*** Begin section ***
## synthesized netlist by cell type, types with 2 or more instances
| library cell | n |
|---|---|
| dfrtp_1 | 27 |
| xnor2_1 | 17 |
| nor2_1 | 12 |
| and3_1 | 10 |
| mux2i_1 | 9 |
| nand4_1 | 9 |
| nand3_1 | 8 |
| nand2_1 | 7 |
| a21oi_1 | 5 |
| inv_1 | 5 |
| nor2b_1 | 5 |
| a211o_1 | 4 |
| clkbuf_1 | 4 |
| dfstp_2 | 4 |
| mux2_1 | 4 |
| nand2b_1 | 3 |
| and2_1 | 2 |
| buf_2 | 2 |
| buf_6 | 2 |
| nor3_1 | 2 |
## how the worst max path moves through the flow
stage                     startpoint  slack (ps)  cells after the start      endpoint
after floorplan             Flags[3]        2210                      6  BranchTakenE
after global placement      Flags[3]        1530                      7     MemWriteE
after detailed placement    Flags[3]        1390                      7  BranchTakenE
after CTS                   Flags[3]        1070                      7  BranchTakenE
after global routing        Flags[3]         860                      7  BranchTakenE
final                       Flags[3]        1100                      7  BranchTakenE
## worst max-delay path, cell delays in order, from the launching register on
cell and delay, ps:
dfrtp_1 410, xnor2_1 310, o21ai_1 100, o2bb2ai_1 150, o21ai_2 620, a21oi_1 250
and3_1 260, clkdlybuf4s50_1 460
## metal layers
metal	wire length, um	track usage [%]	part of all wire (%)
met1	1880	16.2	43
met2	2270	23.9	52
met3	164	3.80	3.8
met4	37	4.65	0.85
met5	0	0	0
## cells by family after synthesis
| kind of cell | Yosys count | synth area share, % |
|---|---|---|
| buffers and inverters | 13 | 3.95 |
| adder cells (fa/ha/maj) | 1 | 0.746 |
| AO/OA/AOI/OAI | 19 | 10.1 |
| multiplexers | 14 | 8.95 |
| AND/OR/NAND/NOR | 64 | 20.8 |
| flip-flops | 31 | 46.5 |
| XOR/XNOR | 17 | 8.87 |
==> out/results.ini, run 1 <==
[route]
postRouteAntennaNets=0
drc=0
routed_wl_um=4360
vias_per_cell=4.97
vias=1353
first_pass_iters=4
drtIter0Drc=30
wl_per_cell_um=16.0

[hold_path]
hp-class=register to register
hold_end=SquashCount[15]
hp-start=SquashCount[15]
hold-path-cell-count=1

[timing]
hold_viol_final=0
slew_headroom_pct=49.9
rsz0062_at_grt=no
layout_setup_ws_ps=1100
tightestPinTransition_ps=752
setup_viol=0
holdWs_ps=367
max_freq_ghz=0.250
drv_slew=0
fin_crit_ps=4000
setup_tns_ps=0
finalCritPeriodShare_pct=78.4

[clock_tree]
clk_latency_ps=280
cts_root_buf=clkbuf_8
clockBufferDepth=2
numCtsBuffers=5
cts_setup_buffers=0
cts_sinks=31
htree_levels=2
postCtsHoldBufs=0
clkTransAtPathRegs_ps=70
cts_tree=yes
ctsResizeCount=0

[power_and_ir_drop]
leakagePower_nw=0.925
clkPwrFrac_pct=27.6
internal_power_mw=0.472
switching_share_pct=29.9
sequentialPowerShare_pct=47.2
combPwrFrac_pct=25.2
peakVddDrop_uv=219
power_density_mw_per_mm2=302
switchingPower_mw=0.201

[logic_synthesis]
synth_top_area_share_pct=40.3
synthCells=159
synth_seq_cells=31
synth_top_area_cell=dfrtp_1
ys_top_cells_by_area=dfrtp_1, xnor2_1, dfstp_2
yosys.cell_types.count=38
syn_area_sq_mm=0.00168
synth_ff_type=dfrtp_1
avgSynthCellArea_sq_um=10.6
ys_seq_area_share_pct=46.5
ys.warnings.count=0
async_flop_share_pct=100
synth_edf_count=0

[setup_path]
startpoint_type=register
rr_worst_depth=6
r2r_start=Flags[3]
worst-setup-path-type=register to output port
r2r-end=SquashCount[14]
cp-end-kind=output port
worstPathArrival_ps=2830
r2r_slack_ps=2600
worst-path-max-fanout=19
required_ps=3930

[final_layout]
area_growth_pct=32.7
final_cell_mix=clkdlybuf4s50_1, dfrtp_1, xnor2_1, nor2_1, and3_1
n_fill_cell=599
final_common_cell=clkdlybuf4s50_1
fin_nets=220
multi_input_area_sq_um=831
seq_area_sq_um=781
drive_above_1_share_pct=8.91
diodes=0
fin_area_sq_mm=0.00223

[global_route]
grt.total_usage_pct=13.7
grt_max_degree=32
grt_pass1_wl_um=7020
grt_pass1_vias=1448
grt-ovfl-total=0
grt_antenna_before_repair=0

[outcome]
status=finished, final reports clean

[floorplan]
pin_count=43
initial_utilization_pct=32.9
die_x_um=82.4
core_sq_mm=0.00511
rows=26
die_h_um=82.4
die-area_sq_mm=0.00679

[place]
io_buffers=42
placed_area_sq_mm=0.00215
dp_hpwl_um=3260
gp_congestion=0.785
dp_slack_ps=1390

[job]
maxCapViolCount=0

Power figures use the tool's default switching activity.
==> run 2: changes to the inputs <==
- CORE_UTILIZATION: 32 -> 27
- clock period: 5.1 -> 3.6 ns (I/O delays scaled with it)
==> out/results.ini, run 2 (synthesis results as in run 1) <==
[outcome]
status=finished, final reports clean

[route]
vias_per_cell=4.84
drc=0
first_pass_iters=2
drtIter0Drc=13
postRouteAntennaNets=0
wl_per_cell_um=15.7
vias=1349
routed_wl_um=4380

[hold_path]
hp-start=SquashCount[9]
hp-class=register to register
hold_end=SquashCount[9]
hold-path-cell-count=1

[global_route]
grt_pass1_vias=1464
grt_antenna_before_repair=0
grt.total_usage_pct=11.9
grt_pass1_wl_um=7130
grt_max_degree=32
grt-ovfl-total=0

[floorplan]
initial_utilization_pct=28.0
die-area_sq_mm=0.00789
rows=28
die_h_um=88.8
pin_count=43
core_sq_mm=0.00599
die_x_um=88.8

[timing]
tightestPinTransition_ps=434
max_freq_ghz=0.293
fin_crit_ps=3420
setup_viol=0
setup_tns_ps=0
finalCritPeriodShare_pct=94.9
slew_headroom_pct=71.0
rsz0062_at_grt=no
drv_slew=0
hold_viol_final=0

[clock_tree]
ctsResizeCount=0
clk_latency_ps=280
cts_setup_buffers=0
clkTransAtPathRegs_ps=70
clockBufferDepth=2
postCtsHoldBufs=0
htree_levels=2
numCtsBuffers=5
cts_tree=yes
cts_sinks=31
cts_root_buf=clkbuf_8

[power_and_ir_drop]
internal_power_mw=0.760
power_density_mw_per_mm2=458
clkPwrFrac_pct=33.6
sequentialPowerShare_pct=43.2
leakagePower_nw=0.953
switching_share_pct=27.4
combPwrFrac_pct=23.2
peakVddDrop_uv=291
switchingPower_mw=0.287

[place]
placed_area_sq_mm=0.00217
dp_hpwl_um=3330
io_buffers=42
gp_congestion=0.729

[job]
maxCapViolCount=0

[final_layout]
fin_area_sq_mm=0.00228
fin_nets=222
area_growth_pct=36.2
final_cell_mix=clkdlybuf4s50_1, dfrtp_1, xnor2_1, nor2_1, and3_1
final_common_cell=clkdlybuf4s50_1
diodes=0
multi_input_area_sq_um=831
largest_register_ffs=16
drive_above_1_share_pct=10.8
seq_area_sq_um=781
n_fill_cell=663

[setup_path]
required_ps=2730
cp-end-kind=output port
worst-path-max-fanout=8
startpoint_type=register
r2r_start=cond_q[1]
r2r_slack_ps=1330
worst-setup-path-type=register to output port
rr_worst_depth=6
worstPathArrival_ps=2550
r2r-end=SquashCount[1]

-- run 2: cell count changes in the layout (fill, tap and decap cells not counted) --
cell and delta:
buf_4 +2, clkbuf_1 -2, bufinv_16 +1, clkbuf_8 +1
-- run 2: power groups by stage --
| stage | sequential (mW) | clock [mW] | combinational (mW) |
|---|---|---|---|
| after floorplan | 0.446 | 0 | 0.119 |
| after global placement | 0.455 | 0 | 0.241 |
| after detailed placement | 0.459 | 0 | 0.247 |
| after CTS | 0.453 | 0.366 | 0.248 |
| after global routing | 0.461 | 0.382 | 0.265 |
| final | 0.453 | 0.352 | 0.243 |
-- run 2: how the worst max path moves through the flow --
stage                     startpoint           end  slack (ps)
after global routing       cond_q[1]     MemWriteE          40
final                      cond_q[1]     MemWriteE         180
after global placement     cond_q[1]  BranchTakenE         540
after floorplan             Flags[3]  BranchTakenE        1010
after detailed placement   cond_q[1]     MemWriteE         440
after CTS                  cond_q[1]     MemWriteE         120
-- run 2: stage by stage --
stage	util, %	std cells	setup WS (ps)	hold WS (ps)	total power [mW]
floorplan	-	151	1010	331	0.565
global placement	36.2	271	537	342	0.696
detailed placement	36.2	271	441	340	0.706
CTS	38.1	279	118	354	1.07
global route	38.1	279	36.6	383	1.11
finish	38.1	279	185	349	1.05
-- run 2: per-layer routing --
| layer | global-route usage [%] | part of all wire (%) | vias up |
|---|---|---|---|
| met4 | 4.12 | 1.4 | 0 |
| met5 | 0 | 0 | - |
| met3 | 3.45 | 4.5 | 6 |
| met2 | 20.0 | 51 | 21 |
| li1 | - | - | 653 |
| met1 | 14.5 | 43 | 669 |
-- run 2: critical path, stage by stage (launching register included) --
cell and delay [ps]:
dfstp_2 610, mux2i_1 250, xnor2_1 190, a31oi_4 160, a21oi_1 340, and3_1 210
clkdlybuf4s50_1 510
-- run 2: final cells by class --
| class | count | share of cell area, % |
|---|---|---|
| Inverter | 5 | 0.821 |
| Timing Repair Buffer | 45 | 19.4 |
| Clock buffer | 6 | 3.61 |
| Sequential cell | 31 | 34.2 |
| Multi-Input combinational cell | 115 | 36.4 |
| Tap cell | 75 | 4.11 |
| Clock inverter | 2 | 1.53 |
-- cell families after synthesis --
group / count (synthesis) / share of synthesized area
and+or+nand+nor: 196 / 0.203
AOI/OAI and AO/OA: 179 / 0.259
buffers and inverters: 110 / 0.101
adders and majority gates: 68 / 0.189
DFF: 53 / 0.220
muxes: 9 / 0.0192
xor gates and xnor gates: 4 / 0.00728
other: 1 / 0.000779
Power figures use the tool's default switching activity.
$ cat src/rtl/axird_arb.sv
// Two-requester AXI read engine: arbitrates jobs, splits each into
// 4 KB-safe bursts and streams returned beats into the requester's buffer.
//
// state  | meaning
// S_IDLE | no job in service
// S_ARB  | pick a pending requester, latch its job
// S_ADDR | AR burst presented, waiting for arready
// S_DATA | accepting R beats of the outstanding burst
// S_FIN  | done pulse, busy cleared, round-robin update
module axird_arb #(
  parameter int ADDR_WIDTH = 32,
  parameter int DATA_WIDTH = 128,
  parameter int MAX_BURST  = 16
) (
  input  logic                  I_clk,
  input  logic                  I_rst,
  input  logic                  I_req0_start,
  input  logic [ADDR_WIDTH-1:0] I_req0_addr,
  input  logic [15:0]           I_req0_len,
  output logic                  O_req0_busy,
  output logic                  O_req0_done,
  input  logic                  I_req1_start,
  input  logic [ADDR_WIDTH-1:0] I_req1_addr,
  input  logic [15:0]           I_req1_len,
  output logic                  O_req1_busy,
  output logic                  O_req1_done,
  axird_arb_if.master           maxi,
  output logic                  O_wr0,
  output logic                  O_wr1,
  output logic [15:0]           O_waddr,
  output logic [DATA_WIDTH-1:0] O_wdata,
  output logic                  O_err
);
  localparam int BYTES     = DATA_WIDTH / 8;
  localparam int LOG_BYTES = $clog2(BYTES);

  typedef enum logic [2:0] {S_IDLE, S_ARB, S_ADDR, S_DATA, S_FIN} state_t;
  state_t state_q, state_nxt;

  logic [1:0]            start, start_acc, busy_q, busy_o, done_o;
  logic [ADDR_WIDTH-1:0] req_addr [2];
  logic [15:0]           req_len [2];
  logic [ADDR_WIDTH-1:0] job_addr_q [2];
  logic [15:0]           job_len_q [2];
  logic                  grant_q, grant_nxt, rr_q, contend_q;
  logic [ADDR_WIDTH-1:0] cur_addr_q, cur_addr_nxt, sel_addr, ld_addr;
  logic [15:0]           remain_q, rem_after, sel_len, ld_len, widx_q;
  logic [8:0]            burst_q, bcnt_q, ld_beats;
  logic                  arvalid_q;
  logic [ADDR_WIDTH-1:0] araddr_q;
  logic [7:0]            arlen_q;
  logic                  err_q, beat, last_beat, fin;

  // Burst size limited by remaining beats, MAX_BURST and the next 4 KB page.
  function automatic logic [8:0] calc_beats(input logic [11:0] off, input logic [15:0] rem);
    logic [12:0] room;
    logic [12:0] b4k;
    logic [16:0] b;
    room = 13'd4096 - {1'b0, off};
    b4k  = (room + 13'(BYTES - 1)) >> LOG_BYTES;
    b    = {1'b0, rem};
    if (b > 17'(MAX_BURST)) b = 17'(MAX_BURST);
    if (b > {4'd0, b4k}) b = {4'd0, b4k};
    return b[8:0];
  endfunction

  assign start       = {I_req1_start, I_req0_start};
  assign req_addr[0] = I_req0_addr;
  assign req_addr[1] = I_req1_addr;
  assign req_len[0]  = I_req0_len;
  assign req_len[1]  = I_req1_len;

  assign fin       = (state_q == S_FIN);
  assign done_o    = {fin & grant_q, fin & ~grant_q};
  assign busy_o    = busy_q & ~done_o;
  assign start_acc = start & ~busy_o;

  assign beat         = (state_q == S_DATA) & I_rst & maxi.rvalid;
  assign last_beat    = beat & ((bcnt_q + 9'd1) == burst_q);
  assign rem_after    = remain_q - 16'(burst_q);
  assign cur_addr_nxt = cur_addr_q + (ADDR_WIDTH'(burst_q) << LOG_BYTES);

  always_comb begin
    grant_nxt = grant_q;
    if (state_q == S_ARB) begin
      if (&busy_q)        grant_nxt = rr_q;
      else if (busy_q[1]) grant_nxt = 1'b1;
      else                grant_nxt = 1'b0;
    end
  end

  assign sel_addr = job_addr_q[grant_nxt];
  assign sel_len  = job_len_q[grant_nxt];

  always_comb begin
    state_nxt = state_q;
    ld_addr   = sel_addr;
    ld_len    = sel_len;
    case (state_q)
      S_IDLE: if ((|busy_q) || (|start_acc)) state_nxt = S_ARB;
      S_ARB: begin
        if (|busy_q) state_nxt = (sel_len == 16'd0) ? S_FIN : S_ADDR;
        else         state_nxt = S_IDLE;
      end
      S_ADDR: if (maxi.arready) state_nxt = S_DATA;
      S_DATA: begin
        ld_addr = cur_addr_nxt;
        ld_len  = rem_after;
        if (last_beat) state_nxt = (rem_after == 16'd0) ? S_FIN : S_ADDR;
      end
      S_FIN:   state_nxt = S_IDLE;
      default: state_nxt = S_IDLE;
    endcase
  end

  assign ld_beats = calc_beats(ld_addr[11:0], ld_len);

  always_ff @(posedge I_clk) begin
    if (!I_rst) state_q <= S_IDLE;
    else        state_q <= state_nxt;
  end

  always_ff @(posedge I_clk) begin
    if (!I_rst) begin
      busy_q     <= '0;
      job_addr_q <= '{default: '0};
      job_len_q  <= '{default: '0};
      grant_q    <= 1'b0;
      rr_q       <= 1'b0;
      contend_q  <= 1'b0;
      cur_addr_q <= '0;
      remain_q   <= '0;
      widx_q     <= '0;
      burst_q    <= '0;
      bcnt_q     <= '0;
      arvalid_q  <= 1'b0;
      araddr_q   <= '0;
      arlen_q    <= '0;
      err_q      <= 1'b0;
    end else begin
      for (int n = 0; n < 2; n++) begin
        if (start_acc[n]) begin
          busy_q[n]     <= 1'b1;
          job_addr_q[n] <= req_addr[n];
          job_len_q[n]  <= req_len[n];
        end else if (done_o[n]) begin
          busy_q[n] <= 1'b0;
        end
      end

      if (state_q == S_ARB && state_nxt != S_IDLE) begin
        grant_q    <= grant_nxt;
        contend_q  <= &busy_q;
        cur_addr_q <= sel_addr;
        remain_q   <= sel_len;
        widx_q     <= '0;
      end

      // An early rlast is only flagged; the beat count alone closes the burst.
      if (beat) begin
        widx_q <= widx_q + 16'd1;
        bcnt_q <= bcnt_q + 9'd1;
        if (last_beat != maxi.rlast) err_q <= 1'b1;
        if (last_beat) begin
          cur_addr_q <= cur_addr_nxt;
          remain_q   <= rem_after;
        end
      end

      if (state_nxt == S_ADDR && state_q != S_ADDR) begin
        arvalid_q <= 1'b1;
        araddr_q  <= ld_addr;
        arlen_q   <= 8'(ld_beats - 9'd1);
        burst_q   <= ld_beats;
        bcnt_q    <= '0;
      end else if (state_q == S_ADDR && maxi.arready) begin
        arvalid_q <= 1'b0;
      end

      // The pointer only moves when a real contention was resolved.
      if (fin && contend_q) rr_q <= ~grant_q;
    end
  end

  assign maxi.arvalid = arvalid_q & I_rst;
  assign maxi.araddr  = araddr_q;
  assign maxi.arlen   = arlen_q;
  assign maxi.rready  = (state_q == S_DATA) & I_rst;

  assign O_wr0       = beat & ~grant_q;
  assign O_wr1       = beat & grant_q;
  assign O_waddr     = widx_q;
  assign O_wdata     = maxi.rdata;
  assign O_err       = err_q;
  assign O_req0_busy = busy_o[0];
  assign O_req1_busy = busy_o[1];
  assign O_req0_done = done_o[0];
  assign O_req1_done = done_o[1];
endmodule
$ cat src/rtl/mem_access_stage.sv
// mem_access_stage: RV32I MEM stage. Non-memory ops pass straight through to
// MEM/WB; legal aligned loads/stores run a request/ready access while stalling
// upstream, then present the result for one cycle.
//   clk, reset_n               clock, synchronous active-low reset
//   valid/regwrite/memread/memwrite/funct3/alu_result/rs2_data/rd _MEM : EX/MEM inputs
//   wb_regwrite, wb_rd, wb_rd_data : to MEM/WB register
//   stall_MEM                  freeze upstream pipeline registers
//   mem_fault                  one-cycle pulse on misaligned or illegal access
//   dmem                       data-memory bus (master side)
module mem_access_stage
    import riscvx_pkg::*;
#(
    parameter int unsigned ADDR_W = 32
) (
    input  logic        clk,
    input  logic        reset_n,
    input  logic        valid_MEM,
    input  logic        regwrite_MEM,
    input  logic        memread_MEM,
    input  logic        memwrite_MEM,
    input  logic [2:0]  funct3_MEM,
    input  logic [31:0] alu_result_MEM,
    input  logic [31:0] rs2_data_MEM,
    input  logic [4:0]  rd_MEM,
    output logic        wb_regwrite,
    output logic [4:0]  wb_rd,
    output logic [31:0] wb_rd_data,
    output logic        stall_MEM,
    output logic        mem_fault,
    mem_access_stage_if.master dmem
);
    mem_state_t        state_q, state_d;
    logic              req_q, we_q, regwrite_q;
    logic [ADDR_W-1:0] addr_q;
    logic [3:0]        be_q;
    logic [31:0]       wdata_q, rdata_q, load_fmt, wdata_lane;
    logic [2:0]        funct3_q;
    logic [1:0]        addr_lo_q;
    logic [4:0]        rd_q;

    logic [1:0] addr_lo;
    logic       mem_op, f3_ok, aligned, start;
    logic       wb_regwrite_c, stall_c, fault_c;
    logic [4:0] wb_rd_c;
    logic [31:0] wb_rd_data_c;

    assign addr_lo = alu_result_MEM[1:0];

    // Access legality decode.
    always_comb begin
        f3_ok = 1'b0;
        if (memread_MEM && !memwrite_MEM) begin
            f3_ok = funct3_MEM inside {F3_LB, F3_LH, F3_LW, F3_LBU, F3_LHU};
        end else if (memwrite_MEM && !memread_MEM) begin
            f3_ok = funct3_MEM inside {F3_SB, F3_SH, F3_SW};
        end
        case (funct3_MEM[1:0])
            2'b01:   aligned = ~addr_lo[0];
            2'b10:   aligned = (addr_lo == 2'b00);
            default: aligned = 1'b1;
        endcase
        mem_op = valid_MEM & (memread_MEM | memwrite_MEM);
        start  = mem_op & f3_ok & aligned;
    end

    // Store data replicated across lanes; byte enables pick the live lane(s).
    always_comb begin
        case (funct3_MEM[1:0])
            2'b00:   wdata_lane = {4{rs2_data_MEM[7:0]}};
            2'b01:   wdata_lane = {2{rs2_data_MEM[15:0]}};
            default: wdata_lane = rs2_data_MEM;
        endcase
    end

    load_formatter u_load_formatter (
        .rdata   (dmem.dmem_rdata),
        .funct3  (funct3_q),
        .addr_lo (addr_lo_q),
        .result  (load_fmt)
    );

    always_comb begin
        state_d       = state_q;
        stall_c       = 1'b0;
        fault_c       = 1'b0;
        wb_regwrite_c = 1'b0;
        wb_rd_c       = '0;
        wb_rd_data_c  = '0;
        unique case (state_q)
            StIdle: begin
                if (mem_op) begin
                    if (start) begin
                        stall_c = 1'b1;
                        state_d = StBusy;
                    end else begin
                        fault_c = 1'b1;
                    end
                end else if (valid_MEM) begin
                    wb_regwrite_c = regwrite_MEM & (rd_MEM != 5'd0);
                    wb_rd_c       = rd_MEM;
                    wb_rd_data_c  = alu_result_MEM;
                end
            end
            StBusy: begin
                stall_c = 1'b1;
                if (dmem.dmem_ready) state_d = StDone;
            end
            StDone: begin
                // Upstream advances on this edge, so the op is never re-issued.
                wb_regwrite_c = ~we_q & regwrite_q & (rd_q != 5'd0);
                wb_rd_c       = rd_q;
                wb_rd_data_c  = rdata_q;
                state_d       = StIdle;
            end
            default: state_d = StIdle;
        endcase
    end

    always_ff @(posedge clk) begin
        if (!reset_n) begin
            state_q    <= StIdle;
            req_q      <= 1'b0;
            we_q       <= 1'b0;
            regwrite_q <= 1'b0;
            addr_q     <= '0;
            be_q       <= '0;
            wdata_q    <= '0;
            rdata_q    <= '0;
            funct3_q   <= '0;
            addr_lo_q  <= '0;
            rd_q       <= '0;
        end else begin
            state_q <= state_d;
            if (state_q == StIdle && start) begin
                req_q      <= 1'b1;
                we_q       <= memwrite_MEM;
                regwrite_q <= regwrite_MEM;
                addr_q     <= {alu_result_MEM[ADDR_W-1:2], 2'b00};
                be_q       <= be_gen(funct3_MEM, addr_lo);
                wdata_q    <= wdata_lane;
                funct3_q   <= funct3_MEM;
                addr_lo_q  <= addr_lo;
                rd_q       <= rd_MEM;
            end
            if (state_q == StBusy && dmem.dmem_ready) begin
                req_q   <= 1'b0;
                rdata_q <= we_q ? 32'h0 : load_fmt;
            end
        end
    end

    // Every output is held at zero while reset is asserted.
    always_comb begin
        wb_regwrite     = reset_n & wb_regwrite_c;
        wb_rd           = reset_n ? wb_rd_c : 5'd0;
        wb_rd_data      = reset_n ? wb_rd_data_c : 32'h0;
        stall_MEM       = reset_n & stall_c;
        mem_fault       = reset_n & fault_c;
        dmem.dmem_req   = reset_n & req_q;
        dmem.dmem_we    = (reset_n & req_q) & we_q;
        dmem.dmem_addr  = (reset_n & req_q) ? addr_q : '0;
        dmem.dmem_be    = (reset_n & req_q) ? be_q : 4'h0;
        dmem.dmem_wdata = (reset_n & req_q) ? wdata_q : 32'h0;
    end
endmodule
$ cat src/flat_wrapper.sv
// flat-port wrapper written by rule: the top's interface ports become plain ports
module mem_access_stage_flat import riscvx_pkg::*;
#(
    parameter int unsigned ADDR_W = 32
)
  (clk, reset_n, valid_MEM, regwrite_MEM, memread_MEM, memwrite_MEM, funct3_MEM, alu_result_MEM, rs2_data_MEM, rd_MEM, wb_regwrite, wb_rd, wb_rd_data, stall_MEM, mem_fault, dmem_dmem_req, dmem_dmem_we, dmem_dmem_addr, dmem_dmem_be, dmem_dmem_wdata, dmem_dmem_ready, dmem_dmem_rdata);
  mem_access_stage_if #(.ADDR_W(ADDR_W)) dmem_i ();
  input  logic clk;
  input  logic reset_n;
  input  logic valid_MEM;
  input  logic regwrite_MEM;
  input  logic memread_MEM;
  input  logic memwrite_MEM;
  input  logic [2:0] funct3_MEM;
  input  logic [31:0] alu_result_MEM;
  input  logic [31:0] rs2_data_MEM;
  input  logic [4:0] rd_MEM;
  output logic wb_regwrite;
  output logic [4:0] wb_rd;
  output logic [31:0] wb_rd_data;
  output logic stall_MEM;
  output logic mem_fault;
  output wire logic [$bits(dmem_i.dmem_req)-1:0] dmem_dmem_req;
  output wire logic [$bits(dmem_i.dmem_we)-1:0] dmem_dmem_we;
  output wire logic [$bits(dmem_i.dmem_addr)-1:0] dmem_dmem_addr;
  output wire logic [$bits(dmem_i.dmem_be)-1:0] dmem_dmem_be;
  output wire logic [$bits(dmem_i.dmem_wdata)-1:0] dmem_dmem_wdata;
  input wire logic [$bits(dmem_i.dmem_ready)-1:0] dmem_dmem_ready;
  input wire logic [$bits(dmem_i.dmem_rdata)-1:0] dmem_dmem_rdata;
  assign dmem_dmem_req = dmem_i.dmem_req;
  assign dmem_dmem_we = dmem_i.dmem_we;
  assign dmem_dmem_addr = dmem_i.dmem_addr;
  assign dmem_dmem_be = dmem_i.dmem_be;
  assign dmem_dmem_wdata = dmem_i.dmem_wdata;
  assign dmem_i.dmem_ready = dmem_dmem_ready;
  assign dmem_i.dmem_rdata = dmem_dmem_rdata;
  mem_access_stage #(.ADDR_W(ADDR_W)) u_core (.clk(clk), .reset_n(reset_n), .valid_MEM(valid_MEM), .regwrite_MEM(regwrite_MEM), .memread_MEM(memread_MEM), .memwrite_MEM(memwrite_MEM), .funct3_MEM(funct3_MEM), .alu_result_MEM(alu_result_MEM), .rs2_data_MEM(rs2_data_MEM), .rd_MEM(rd_MEM), .wb_regwrite(wb_regwrite), .wb_rd(wb_rd), .wb_rd_data(wb_rd_data), .stall_MEM(stall_MEM), .mem_fault(mem_fault), .dmem(dmem_i));
endmodule
$ cat config.mk
export PLATFORM = sky130hd
export DESIGN_NAME = mem_access_stage_flat
export DESIGN_NICKNAME = d
export VERILOG_FILES = /design/src/rtl/riscvx_pkg.sv /design/src/rtl/mem_access_stage_if.sv /design/src/rtl/mem_access_stage_load_formatter.sv /design/src/rtl/mem_access_stage.sv /design/src/flat_wrapper.sv
export SDC_FILE = /design/constraint.sdc
export NUM_CORES = 1
export LEC_CHECK = 0
export CELL_PAD_IN_SITES_DETAIL_PLACEMENT = 1
export CELL_PAD_IN_SITES_GLOBAL_PLACEMENT = 1
export CORE_MARGIN = 3
export CORE_UTILIZATION = 33
export DETAILED_ROUTE_END_ITERATION = 16
export GPL_TIMING_DRIVEN = 0
export PLACE_DENSITY_LB_ADDON = 0.1
export SLEW_MARGIN = 20
export SYNTH_ARGS = -nofsm -noshare
export SYNTH_HDL_FRONTEND = slang
export SYNTH_SLANG_ARGS = --single-unit
$ cat constraint.sdc
create_clock -name clk -period 2.4 [get_ports clk]
set_input_delay 0.36 -clock clk [delete_from_list [all_inputs] [get_ports clk]]
set_output_delay 0.36 -clock clk [all_outputs]
set_load 0.05 [all_outputs]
*** End section ***
* [Brief] Where the listing above reaches the line that contains "xor gates and xnor gates: 4 / 0.00728", start retyping, and finish with the line that contains "other: 1 / 0.000779"; reproduce those lines exactly and no others.

* [Your response]
xor gates and xnor gates: 4 / 0.00728
other: 1 / 0.000779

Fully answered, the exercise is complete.